LIC Housing Finance is one of the largest housing finance company in the country. It is the fourth largest financing company in India after HDFC, SBI, ICICI and it has market share of around 8%. The company was promoted by the erstwhile Life Insurance Corporation and it went public in 1994.
The main objective of the company is providing long term finance to individuals for purchase / construction / repair and renovation of new / existing flats or houses. The company also provides finance on existing property for business / personal needs and gives loans to professionals.
More than 90% of the company’s loans is made up of individual home loans and the rest is financing for home developers. The low exposure to housing developers is one probable reason that the company was able to come out strong from the slump in housing demand. Despite the space providing the company with higher yields, the company will most probably continue to restrict it at somewhere around 10%.
The company has around 158 marketing offices backed by a strong distribution network of around 10,000 agents in the country. These agents are direct selling agents. NCD and term loans are the source of funds for this company. The company has been getting better and better over the years.

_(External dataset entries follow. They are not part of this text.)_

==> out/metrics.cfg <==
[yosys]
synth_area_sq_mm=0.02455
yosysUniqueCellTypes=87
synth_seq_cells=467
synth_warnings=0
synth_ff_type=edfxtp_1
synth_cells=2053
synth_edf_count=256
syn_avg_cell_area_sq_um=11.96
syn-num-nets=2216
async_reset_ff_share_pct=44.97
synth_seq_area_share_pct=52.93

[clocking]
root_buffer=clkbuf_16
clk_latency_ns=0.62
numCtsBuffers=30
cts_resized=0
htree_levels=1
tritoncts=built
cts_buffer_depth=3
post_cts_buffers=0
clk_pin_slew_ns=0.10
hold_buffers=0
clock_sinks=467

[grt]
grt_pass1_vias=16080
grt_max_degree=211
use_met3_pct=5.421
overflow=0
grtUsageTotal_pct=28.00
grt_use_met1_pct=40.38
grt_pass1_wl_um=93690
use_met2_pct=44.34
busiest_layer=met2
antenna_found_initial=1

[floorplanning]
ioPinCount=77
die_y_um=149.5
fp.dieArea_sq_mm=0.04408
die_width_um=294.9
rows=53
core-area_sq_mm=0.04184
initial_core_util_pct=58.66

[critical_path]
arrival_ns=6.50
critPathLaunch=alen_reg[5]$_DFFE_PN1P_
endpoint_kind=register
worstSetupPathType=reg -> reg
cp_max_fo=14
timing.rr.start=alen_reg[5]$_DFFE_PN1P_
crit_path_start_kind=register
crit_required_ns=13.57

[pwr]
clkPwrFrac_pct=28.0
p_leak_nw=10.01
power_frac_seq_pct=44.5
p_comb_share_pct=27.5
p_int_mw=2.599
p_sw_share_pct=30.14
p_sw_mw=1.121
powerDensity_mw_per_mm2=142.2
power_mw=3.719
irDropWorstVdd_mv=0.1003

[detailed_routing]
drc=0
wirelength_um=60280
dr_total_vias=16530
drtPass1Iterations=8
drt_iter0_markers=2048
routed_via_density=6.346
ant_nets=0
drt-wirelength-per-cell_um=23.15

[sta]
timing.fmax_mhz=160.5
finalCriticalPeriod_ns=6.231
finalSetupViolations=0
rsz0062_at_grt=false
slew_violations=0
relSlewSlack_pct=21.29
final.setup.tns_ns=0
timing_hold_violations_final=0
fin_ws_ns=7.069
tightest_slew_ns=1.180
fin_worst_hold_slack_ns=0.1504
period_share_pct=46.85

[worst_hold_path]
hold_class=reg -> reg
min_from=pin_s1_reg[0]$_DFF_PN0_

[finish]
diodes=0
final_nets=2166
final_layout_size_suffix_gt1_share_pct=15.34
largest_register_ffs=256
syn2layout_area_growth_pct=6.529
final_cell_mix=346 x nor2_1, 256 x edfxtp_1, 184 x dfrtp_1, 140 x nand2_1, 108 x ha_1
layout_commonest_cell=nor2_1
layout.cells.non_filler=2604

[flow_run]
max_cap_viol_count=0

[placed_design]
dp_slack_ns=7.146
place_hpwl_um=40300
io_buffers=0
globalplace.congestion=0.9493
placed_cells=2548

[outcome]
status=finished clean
===== config.mk =====
export PLATFORM = sky130hd
export DESIGN_NAME = dtc_timer_core
export DESIGN_NICKNAME = d
export VERILOG_FILES = /design/src/hdl/dtc_pkg.sv /design/src/hdl/dtc_timer_core.sv
export SDC_FILE = /design/constraint.sdc
export NUM_CORES = 1
export LEC_CHECK = 0
export ABC_AREA = 1
export BUFFER_PORTS_ARGS = -buffer_cell sky130_fd_sc_hd__buf_2
export CAP_MARGIN = 20
export CORE_ASPECT_RATIO = 1.75
export CORE_MARGIN = 2
export CORE_UTILIZATION = 30
export DETAILED_ROUTE_END_ITERATION = 8
export GPL_TIMING_DRIVEN = 0
export PLACE_DENSITY_LB_ADDON = 0.25
export REMOVE_ABC_BUFFERS = 1
export SYNTH_ARGS = -nofsm -noshare
export SYNTH_HDL_FRONTEND = slang
export SYNTH_SLANG_ARGS = --single-unit
export TNS_END_PERCENT = 20

===== constraint.sdc =====
create_clock -name mclk -period 2.4 [get_ports mclk]
set_input_delay 0.24 -clock mclk [delete_from_list [all_inputs] [get_ports mclk]]
set_output_delay 0.24 -clock mclk [all_outputs]
set_load 0.01 [all_outputs]

===== src/hdl/dtc_pkg.sv =====
package dtc_pkg;
    // Register addresses on the core's special function register bus
    localparam logic [7:0] ADDR_CONTROL = 8'h88;
    localparam logic [7:0] ADDR_MODE = 8'h89;
    localparam logic [7:0] ADDR_LOW_FIRST = 8'h8A;
    localparam logic [7:0] ADDR_LOW_SECOND = 8'h8B;
    localparam logic [7:0] ADDR_HIGH_FIRST = 8'h8C;
    localparam logic [7:0] ADDR_HIGH_SECOND = 8'h8D;

    // Reset values
    localparam logic [7:0] RESET_CONTROL = 8'h00;
    localparam logic [7:0] RESET_MODE = 8'h00;
    localparam logic [7:0] RESET_COUNT = 8'h00;
    localparam logic [7:0] UNMAPPED_READ = 8'h00;

    // Control register fields
    localparam int CTL_OVF_SECOND = 7;
    localparam int CTL_RUN_SECOND = 6;
    localparam int CTL_OVF_FIRST = 5;
    localparam int CTL_RUN_FIRST = 4;

    // Mode register fields, first timer at offset 0, second at offset 4
    localparam int MODE_FIELD_SECOND = 4;
    localparam int MODE_FIELD_FIRST = 0;
    localparam int MODE_SEL_LOW = 0;
    localparam int MODE_SEL_HIGH = 1;
    localparam int MODE_COUNTER_SEL = 2;
    localparam int MODE_GATE = 3;

    // Mode field encodings
    localparam logic [1:0] MODE_PRESCALED = 2'h0;
    localparam logic [1:0] MODE_SIXTEEN = 2'h1;
    localparam logic [1:0] MODE_RELOAD = 2'h2;
    localparam logic [1:0] MODE_SPLIT = 2'h3;

    // Prescaler held in the low byte in the 13-bit mode
    localparam int PRESCALE_BITS = 5;
    localparam logic [4:0] PRESCALE_MAX = 5'h1F;
    localparam logic [7:0] BYTE_MAX = 8'hFF;
endpackage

The NPA has come down from almost 4.7% to just 1.5% in FY 09. Also, all the profitability ratios and efficiency ratios like the OPM, NPM, ROCE are all only getting better with time.
As of Q2 of 2009, the company reported that the loan book was standing at somewhere around 30,000 crore and this is an impressive 30% jump from the previous year. The company true to its conservative nature was not performing that well in the previous housing boom. However, it has come out with extraordinary performance during the slump. One can expect the trend to continue and not revert to old ways.

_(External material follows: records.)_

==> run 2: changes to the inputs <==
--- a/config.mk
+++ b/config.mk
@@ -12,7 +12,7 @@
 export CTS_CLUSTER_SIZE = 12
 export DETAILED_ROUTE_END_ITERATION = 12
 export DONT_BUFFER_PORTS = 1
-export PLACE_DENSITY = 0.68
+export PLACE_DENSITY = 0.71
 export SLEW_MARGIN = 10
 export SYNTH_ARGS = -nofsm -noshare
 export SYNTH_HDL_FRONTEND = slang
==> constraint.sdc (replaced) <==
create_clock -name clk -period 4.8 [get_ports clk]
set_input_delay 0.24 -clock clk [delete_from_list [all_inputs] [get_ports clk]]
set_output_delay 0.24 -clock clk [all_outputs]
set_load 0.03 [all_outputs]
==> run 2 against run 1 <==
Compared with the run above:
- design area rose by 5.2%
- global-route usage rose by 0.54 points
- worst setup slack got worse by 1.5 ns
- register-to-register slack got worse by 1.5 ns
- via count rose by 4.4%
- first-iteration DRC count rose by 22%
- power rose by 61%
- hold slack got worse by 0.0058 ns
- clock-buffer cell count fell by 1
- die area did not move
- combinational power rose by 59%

The company has been facing margin pressures in the recent quarters owing to the fall in Net interest margins. NIM fell by around .21% in a year due to the aggressive pricing done by the company. The company has been offering new loans which offers fixed interest rates for the first 3 years and these kind of loans will also add to the margin pressures. However, the existing loans which will be reset every quarter will provide benefits to the company when the interest rates start rising again.